- Work instruction: Each line that includes "assert" must be copied from the records.

(Beginning of Data)

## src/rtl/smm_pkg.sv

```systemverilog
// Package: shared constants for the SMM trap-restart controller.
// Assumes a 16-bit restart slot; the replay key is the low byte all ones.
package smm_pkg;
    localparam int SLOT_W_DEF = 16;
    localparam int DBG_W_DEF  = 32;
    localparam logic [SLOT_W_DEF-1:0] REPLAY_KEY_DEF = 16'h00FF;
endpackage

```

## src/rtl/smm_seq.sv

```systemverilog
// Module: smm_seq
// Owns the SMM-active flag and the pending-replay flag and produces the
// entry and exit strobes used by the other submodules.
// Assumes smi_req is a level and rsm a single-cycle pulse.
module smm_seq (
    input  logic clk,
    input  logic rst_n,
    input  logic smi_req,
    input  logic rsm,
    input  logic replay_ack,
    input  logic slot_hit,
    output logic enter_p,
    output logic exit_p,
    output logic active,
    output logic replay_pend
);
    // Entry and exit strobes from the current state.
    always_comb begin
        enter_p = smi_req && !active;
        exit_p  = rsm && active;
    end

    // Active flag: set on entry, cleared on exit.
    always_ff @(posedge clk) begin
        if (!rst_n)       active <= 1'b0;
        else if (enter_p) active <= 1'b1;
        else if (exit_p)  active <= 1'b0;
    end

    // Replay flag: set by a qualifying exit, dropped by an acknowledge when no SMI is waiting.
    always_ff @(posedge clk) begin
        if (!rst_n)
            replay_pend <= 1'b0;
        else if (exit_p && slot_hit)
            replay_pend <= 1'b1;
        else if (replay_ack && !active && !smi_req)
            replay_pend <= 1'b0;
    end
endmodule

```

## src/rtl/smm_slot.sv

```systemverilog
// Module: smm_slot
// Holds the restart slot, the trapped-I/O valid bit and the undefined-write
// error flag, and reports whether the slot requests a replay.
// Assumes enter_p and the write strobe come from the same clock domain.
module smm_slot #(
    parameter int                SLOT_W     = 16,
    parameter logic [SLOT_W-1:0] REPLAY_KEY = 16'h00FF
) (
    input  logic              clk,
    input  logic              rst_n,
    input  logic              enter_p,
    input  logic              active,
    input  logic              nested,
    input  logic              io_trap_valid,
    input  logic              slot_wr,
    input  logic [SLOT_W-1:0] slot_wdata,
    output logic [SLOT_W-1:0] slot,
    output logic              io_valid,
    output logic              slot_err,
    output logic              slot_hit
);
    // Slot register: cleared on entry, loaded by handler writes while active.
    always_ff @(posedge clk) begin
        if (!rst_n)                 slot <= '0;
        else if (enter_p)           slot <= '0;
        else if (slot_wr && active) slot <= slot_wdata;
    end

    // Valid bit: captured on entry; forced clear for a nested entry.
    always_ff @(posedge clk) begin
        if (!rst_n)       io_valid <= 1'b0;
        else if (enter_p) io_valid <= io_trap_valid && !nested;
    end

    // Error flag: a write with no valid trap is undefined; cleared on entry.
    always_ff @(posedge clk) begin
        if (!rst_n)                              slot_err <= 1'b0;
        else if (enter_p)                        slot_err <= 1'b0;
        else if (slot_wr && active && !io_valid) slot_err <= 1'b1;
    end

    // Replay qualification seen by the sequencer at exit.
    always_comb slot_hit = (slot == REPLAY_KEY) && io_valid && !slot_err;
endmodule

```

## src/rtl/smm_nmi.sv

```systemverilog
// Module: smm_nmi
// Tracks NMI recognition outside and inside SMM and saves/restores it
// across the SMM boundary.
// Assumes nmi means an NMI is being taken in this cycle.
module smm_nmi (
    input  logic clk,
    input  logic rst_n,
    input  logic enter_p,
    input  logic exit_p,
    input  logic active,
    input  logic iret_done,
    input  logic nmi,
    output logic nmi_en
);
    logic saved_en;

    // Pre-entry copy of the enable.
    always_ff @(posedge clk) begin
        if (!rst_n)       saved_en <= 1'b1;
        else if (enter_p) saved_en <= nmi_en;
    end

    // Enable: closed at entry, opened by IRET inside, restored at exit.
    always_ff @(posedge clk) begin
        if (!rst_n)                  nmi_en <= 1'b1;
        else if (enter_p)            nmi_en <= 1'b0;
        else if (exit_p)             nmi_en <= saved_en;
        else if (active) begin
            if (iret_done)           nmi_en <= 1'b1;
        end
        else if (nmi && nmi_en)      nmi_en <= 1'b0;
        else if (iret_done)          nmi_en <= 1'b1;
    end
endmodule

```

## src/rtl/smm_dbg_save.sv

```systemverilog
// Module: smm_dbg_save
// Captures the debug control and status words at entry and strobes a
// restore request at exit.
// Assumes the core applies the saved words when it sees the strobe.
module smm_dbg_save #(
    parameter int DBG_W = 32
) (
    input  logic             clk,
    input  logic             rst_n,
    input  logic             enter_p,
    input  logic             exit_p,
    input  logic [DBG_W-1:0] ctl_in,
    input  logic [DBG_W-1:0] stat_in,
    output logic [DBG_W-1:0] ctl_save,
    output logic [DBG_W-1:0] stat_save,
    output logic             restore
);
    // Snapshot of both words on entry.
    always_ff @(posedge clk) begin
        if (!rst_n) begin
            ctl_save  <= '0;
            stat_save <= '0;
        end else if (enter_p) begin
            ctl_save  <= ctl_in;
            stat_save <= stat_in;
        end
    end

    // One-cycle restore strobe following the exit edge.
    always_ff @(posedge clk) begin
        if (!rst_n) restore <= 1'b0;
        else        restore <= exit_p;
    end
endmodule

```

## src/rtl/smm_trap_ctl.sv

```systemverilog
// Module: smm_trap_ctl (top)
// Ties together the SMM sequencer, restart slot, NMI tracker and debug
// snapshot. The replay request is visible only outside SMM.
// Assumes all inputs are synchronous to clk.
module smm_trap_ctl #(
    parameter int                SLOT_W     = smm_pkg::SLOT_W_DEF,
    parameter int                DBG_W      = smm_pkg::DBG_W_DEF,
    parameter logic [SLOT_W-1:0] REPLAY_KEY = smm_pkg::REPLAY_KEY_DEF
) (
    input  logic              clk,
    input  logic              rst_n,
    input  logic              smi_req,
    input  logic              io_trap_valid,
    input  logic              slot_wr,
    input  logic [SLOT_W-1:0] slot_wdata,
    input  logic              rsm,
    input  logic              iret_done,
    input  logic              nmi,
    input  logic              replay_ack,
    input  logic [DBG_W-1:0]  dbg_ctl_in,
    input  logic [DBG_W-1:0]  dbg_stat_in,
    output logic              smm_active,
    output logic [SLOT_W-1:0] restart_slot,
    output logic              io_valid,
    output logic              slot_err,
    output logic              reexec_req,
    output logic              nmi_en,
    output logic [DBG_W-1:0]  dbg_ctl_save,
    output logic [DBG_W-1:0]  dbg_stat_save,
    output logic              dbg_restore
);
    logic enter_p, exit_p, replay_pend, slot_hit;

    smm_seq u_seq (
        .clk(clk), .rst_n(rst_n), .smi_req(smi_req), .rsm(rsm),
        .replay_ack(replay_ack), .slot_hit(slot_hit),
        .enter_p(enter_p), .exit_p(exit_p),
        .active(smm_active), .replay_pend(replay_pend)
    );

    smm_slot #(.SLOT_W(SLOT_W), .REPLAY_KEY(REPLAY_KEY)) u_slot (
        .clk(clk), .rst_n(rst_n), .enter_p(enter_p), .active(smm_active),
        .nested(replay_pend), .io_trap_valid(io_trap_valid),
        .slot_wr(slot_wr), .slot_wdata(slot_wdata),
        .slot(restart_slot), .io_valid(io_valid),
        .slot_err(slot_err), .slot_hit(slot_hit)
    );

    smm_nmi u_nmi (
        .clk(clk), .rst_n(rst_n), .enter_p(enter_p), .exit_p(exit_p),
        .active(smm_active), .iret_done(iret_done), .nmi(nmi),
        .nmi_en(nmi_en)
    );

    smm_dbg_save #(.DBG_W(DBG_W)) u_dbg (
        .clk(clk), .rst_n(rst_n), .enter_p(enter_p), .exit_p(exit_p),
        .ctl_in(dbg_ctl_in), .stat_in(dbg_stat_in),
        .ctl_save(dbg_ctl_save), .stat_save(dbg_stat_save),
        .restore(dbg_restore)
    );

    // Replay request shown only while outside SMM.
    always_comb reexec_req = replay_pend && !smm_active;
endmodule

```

(End of Data)
(Beginning of Data)

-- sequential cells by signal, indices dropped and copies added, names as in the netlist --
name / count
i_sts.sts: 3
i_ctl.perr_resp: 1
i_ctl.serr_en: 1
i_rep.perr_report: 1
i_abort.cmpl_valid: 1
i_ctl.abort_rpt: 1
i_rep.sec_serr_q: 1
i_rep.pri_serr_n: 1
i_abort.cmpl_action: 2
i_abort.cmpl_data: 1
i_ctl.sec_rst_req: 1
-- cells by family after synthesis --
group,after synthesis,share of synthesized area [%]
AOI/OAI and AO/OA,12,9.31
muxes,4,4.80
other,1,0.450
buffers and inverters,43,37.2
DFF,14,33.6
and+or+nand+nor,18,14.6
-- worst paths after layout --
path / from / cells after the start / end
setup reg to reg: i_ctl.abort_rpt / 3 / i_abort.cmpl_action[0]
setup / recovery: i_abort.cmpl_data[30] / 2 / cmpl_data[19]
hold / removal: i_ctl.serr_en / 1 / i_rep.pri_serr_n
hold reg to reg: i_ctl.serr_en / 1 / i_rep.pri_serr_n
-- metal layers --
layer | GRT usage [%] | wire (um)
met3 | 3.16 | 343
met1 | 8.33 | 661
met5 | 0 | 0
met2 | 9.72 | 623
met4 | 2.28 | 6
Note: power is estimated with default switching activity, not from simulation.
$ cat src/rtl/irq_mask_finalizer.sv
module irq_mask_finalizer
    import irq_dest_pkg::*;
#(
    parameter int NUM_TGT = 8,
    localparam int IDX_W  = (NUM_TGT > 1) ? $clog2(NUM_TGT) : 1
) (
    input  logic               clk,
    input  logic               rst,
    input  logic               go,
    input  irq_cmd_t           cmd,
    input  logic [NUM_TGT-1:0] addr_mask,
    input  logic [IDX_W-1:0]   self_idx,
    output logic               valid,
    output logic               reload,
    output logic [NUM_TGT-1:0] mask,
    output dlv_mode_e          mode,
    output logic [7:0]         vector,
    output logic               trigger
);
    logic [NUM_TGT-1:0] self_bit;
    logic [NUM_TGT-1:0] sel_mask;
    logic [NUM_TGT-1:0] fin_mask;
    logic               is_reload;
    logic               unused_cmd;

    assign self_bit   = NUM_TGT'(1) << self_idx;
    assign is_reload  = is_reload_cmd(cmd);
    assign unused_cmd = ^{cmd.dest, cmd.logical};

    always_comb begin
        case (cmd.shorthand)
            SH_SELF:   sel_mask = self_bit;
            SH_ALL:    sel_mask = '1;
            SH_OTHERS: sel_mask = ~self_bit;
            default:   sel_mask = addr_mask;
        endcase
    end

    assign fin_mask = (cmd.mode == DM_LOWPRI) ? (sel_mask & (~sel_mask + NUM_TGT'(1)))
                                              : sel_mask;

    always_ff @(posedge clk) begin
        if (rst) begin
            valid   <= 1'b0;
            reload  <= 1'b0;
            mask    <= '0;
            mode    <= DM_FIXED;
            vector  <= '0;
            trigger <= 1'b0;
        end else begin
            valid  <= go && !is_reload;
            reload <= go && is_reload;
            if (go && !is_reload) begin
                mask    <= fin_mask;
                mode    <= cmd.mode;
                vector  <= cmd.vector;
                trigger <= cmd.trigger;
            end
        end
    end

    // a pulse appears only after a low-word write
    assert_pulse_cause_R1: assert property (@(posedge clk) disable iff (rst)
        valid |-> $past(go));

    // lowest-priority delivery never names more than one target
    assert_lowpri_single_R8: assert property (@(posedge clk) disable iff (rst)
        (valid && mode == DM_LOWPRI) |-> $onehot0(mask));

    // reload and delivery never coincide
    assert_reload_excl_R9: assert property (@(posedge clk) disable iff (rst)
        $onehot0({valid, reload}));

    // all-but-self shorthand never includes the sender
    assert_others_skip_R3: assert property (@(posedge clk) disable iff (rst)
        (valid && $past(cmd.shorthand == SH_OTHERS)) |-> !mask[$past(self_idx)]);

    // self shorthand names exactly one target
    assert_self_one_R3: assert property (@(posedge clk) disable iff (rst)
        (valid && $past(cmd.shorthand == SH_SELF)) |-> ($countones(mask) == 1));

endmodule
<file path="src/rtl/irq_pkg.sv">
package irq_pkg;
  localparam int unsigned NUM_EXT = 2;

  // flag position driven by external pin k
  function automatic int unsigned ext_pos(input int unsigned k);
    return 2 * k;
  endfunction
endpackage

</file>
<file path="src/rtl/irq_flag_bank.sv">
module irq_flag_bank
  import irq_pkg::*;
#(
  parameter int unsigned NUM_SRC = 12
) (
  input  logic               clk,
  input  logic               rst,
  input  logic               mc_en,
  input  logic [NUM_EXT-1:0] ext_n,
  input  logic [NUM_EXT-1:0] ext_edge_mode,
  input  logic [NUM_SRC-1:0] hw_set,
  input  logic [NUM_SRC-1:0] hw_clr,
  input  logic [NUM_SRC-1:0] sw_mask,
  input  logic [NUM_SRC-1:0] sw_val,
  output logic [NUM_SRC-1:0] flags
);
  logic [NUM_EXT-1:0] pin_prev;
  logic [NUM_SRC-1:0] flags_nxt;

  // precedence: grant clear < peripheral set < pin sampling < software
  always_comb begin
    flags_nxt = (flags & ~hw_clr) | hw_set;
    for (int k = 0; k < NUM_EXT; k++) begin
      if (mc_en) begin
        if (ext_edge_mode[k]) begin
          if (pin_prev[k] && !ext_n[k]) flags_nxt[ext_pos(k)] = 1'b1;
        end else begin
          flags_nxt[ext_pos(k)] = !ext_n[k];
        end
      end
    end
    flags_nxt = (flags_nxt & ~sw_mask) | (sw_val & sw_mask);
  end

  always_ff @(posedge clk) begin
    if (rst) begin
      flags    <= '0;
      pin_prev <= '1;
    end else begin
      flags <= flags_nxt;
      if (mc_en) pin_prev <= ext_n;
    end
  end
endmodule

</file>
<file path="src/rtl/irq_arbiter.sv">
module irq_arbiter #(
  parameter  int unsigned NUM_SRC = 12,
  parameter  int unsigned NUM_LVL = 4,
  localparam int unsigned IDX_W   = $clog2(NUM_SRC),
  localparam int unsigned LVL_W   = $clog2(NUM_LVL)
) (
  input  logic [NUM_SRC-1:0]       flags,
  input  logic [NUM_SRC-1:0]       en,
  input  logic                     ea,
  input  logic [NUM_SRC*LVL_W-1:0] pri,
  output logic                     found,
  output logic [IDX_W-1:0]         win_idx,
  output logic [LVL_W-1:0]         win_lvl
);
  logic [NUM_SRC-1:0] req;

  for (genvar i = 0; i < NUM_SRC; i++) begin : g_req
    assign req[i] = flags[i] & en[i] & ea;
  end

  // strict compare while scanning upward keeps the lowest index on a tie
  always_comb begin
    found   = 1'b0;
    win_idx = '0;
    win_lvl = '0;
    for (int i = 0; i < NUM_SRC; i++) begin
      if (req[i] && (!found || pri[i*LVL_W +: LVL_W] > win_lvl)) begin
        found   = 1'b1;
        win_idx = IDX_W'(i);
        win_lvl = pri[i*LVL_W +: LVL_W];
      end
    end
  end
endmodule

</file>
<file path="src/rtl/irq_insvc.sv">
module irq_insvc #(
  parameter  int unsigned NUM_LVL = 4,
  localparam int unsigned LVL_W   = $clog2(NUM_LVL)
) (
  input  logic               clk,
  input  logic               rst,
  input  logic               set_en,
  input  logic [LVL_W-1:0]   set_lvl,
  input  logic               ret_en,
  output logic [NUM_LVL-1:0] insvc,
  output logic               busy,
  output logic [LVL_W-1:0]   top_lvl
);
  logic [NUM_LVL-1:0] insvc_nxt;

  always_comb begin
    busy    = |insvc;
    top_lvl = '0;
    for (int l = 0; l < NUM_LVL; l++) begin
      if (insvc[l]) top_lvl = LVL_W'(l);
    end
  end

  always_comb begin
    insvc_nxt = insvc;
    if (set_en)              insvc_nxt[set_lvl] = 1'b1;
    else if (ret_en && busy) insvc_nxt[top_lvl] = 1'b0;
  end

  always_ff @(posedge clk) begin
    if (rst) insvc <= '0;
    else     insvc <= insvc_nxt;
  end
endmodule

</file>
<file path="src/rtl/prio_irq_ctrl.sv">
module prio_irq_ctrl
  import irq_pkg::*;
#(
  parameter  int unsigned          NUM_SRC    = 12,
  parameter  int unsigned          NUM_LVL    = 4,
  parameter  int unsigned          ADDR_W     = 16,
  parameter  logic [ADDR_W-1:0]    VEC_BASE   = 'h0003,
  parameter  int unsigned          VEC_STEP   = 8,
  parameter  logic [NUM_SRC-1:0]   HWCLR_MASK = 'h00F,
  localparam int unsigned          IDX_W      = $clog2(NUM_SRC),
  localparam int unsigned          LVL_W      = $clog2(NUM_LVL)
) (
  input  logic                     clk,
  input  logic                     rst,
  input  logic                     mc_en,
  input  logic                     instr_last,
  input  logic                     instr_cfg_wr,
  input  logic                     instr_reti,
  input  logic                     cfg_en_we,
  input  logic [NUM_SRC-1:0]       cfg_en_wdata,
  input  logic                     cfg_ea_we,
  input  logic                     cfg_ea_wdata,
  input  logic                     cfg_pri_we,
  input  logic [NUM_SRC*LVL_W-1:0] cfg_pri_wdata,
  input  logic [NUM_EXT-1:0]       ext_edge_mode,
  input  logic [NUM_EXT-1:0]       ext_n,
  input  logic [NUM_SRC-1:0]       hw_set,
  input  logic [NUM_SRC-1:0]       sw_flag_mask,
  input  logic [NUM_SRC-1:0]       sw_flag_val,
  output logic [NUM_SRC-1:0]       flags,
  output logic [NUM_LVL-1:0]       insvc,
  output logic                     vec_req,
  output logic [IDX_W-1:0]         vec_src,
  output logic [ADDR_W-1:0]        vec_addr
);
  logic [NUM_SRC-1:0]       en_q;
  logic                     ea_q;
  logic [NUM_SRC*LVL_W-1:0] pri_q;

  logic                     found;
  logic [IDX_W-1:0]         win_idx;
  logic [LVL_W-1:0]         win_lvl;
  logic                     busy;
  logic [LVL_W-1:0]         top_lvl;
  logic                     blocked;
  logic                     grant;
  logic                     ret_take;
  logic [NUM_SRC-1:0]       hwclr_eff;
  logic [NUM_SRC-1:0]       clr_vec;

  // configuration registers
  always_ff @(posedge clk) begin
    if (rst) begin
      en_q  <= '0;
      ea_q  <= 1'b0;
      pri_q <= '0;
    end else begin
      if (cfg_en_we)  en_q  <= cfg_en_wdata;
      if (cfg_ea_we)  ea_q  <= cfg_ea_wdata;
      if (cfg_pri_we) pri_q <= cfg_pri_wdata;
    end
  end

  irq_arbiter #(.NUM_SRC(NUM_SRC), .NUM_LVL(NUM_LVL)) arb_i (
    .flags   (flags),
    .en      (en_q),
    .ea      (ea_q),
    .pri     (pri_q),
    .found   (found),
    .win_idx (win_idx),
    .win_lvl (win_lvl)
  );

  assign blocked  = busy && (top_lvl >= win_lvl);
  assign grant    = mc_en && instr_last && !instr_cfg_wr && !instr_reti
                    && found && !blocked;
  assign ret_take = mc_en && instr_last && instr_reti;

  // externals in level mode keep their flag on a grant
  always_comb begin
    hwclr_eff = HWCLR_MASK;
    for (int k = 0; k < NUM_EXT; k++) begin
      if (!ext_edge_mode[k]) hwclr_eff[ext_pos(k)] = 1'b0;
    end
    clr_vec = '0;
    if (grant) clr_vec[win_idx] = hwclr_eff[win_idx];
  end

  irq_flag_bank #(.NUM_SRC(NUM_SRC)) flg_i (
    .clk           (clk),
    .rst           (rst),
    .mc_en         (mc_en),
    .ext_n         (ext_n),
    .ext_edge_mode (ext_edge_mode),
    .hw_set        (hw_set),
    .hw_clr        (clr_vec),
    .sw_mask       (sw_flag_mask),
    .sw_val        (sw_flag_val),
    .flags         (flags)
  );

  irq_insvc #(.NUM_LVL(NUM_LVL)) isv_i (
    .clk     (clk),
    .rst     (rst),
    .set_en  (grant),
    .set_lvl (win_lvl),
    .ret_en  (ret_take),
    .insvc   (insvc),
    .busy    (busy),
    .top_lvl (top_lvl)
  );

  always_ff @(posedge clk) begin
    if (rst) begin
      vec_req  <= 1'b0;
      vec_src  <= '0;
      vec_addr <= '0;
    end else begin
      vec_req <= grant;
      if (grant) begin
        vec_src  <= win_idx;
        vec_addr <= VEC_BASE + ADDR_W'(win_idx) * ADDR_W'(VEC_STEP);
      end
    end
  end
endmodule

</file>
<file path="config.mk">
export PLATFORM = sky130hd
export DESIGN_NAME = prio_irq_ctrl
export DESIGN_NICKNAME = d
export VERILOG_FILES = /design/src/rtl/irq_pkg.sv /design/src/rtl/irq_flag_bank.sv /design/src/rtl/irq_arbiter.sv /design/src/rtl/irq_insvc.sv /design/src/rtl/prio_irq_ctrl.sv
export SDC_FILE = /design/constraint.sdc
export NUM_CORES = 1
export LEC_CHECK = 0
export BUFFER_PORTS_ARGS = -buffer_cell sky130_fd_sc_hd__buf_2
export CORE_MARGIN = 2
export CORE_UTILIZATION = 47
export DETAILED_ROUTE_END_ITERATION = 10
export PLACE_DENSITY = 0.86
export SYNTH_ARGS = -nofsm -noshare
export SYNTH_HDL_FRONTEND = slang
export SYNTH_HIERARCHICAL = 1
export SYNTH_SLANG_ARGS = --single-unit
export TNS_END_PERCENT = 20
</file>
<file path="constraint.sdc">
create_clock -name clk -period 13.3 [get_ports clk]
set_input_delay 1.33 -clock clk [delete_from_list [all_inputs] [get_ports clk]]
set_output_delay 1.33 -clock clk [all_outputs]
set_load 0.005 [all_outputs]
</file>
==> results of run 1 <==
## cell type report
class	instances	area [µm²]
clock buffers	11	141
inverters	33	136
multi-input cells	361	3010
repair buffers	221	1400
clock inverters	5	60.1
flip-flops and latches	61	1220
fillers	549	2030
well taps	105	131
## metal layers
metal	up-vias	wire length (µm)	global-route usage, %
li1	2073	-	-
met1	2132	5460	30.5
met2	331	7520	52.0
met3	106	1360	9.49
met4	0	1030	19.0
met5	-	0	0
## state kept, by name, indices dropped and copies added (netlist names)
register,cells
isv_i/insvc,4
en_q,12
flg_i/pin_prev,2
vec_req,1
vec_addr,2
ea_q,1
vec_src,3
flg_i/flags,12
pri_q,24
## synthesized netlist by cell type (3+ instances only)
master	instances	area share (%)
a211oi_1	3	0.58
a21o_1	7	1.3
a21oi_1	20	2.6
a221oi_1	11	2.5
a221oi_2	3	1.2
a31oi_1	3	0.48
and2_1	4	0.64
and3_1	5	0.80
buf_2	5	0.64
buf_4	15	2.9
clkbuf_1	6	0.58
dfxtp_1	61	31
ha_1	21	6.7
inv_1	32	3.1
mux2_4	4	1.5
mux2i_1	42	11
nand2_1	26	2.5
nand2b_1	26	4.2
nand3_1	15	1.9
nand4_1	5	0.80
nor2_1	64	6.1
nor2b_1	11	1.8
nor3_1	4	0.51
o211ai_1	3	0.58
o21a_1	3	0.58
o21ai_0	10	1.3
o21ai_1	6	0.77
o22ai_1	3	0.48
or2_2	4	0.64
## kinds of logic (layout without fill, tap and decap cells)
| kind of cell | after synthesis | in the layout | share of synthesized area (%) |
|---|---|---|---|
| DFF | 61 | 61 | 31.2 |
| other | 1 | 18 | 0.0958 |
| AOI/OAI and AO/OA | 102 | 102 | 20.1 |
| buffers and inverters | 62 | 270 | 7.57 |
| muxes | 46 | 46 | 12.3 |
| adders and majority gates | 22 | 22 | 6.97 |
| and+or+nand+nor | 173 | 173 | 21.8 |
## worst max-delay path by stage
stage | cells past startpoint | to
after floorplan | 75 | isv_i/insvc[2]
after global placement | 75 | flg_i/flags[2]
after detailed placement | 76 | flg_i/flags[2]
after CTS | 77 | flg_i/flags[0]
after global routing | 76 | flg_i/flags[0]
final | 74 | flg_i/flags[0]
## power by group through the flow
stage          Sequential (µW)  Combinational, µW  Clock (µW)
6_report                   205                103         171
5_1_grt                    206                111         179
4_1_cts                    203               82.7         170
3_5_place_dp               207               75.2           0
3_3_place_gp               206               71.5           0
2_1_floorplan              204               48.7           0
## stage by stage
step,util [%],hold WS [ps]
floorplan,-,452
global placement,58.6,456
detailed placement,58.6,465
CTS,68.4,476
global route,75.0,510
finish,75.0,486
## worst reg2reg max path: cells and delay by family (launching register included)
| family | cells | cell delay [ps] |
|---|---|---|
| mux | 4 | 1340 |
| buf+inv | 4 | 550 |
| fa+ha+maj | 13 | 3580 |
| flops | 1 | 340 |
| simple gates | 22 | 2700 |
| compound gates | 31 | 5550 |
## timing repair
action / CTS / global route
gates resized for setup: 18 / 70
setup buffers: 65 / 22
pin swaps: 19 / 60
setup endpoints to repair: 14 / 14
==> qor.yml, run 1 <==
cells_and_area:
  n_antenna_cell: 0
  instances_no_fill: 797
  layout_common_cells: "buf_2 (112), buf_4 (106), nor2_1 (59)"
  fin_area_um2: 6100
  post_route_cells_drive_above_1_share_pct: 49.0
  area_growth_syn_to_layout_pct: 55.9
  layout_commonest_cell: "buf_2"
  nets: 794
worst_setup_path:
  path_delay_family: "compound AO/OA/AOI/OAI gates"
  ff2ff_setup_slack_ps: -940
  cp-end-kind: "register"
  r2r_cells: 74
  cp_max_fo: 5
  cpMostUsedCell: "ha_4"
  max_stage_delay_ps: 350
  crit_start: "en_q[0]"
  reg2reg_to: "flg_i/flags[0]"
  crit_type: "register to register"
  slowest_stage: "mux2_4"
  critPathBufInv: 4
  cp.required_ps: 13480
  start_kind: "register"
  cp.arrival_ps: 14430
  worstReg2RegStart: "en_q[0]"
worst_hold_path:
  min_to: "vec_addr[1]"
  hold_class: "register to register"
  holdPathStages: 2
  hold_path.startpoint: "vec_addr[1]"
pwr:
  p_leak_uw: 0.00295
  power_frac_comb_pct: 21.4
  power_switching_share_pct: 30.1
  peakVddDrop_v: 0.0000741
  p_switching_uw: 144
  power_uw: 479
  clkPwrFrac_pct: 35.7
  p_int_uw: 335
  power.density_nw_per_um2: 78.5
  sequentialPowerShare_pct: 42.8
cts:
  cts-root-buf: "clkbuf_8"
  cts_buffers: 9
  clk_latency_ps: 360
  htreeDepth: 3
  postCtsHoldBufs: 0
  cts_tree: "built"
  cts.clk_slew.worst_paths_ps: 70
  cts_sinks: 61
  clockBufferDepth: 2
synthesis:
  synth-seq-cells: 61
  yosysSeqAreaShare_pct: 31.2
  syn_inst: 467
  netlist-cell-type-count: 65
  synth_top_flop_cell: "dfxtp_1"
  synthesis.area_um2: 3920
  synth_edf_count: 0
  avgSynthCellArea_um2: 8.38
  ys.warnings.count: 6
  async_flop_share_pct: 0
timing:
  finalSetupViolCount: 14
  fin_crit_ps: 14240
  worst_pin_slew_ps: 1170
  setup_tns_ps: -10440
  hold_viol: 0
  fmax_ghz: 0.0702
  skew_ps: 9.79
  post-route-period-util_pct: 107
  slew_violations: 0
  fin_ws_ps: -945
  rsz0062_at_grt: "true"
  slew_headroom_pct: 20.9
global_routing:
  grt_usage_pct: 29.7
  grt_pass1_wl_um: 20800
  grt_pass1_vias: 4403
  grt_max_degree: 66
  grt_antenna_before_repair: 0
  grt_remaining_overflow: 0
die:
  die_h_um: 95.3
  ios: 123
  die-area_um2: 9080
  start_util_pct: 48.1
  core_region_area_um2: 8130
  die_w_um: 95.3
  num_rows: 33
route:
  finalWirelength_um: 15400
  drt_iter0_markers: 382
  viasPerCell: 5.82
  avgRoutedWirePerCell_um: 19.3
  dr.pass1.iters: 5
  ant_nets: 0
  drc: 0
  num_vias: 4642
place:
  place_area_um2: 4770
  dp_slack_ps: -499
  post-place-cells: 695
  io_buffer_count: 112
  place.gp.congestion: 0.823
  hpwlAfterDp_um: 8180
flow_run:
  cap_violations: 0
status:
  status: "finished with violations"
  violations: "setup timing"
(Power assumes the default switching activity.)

(End of Data)

- Answer to the exercise:
    assert_pulse_cause_R1: assert property (@(posedge clk) disable iff (rst)
    assert_lowpri_single_R8: assert property (@(posedge clk) disable iff (rst)
    assert_reload_excl_R9: assert property (@(posedge clk) disable iff (rst)
    assert_others_skip_R3: assert property (@(posedge clk) disable iff (rst)
    assert_self_one_R3: assert property (@(posedge clk) disable iff (rst)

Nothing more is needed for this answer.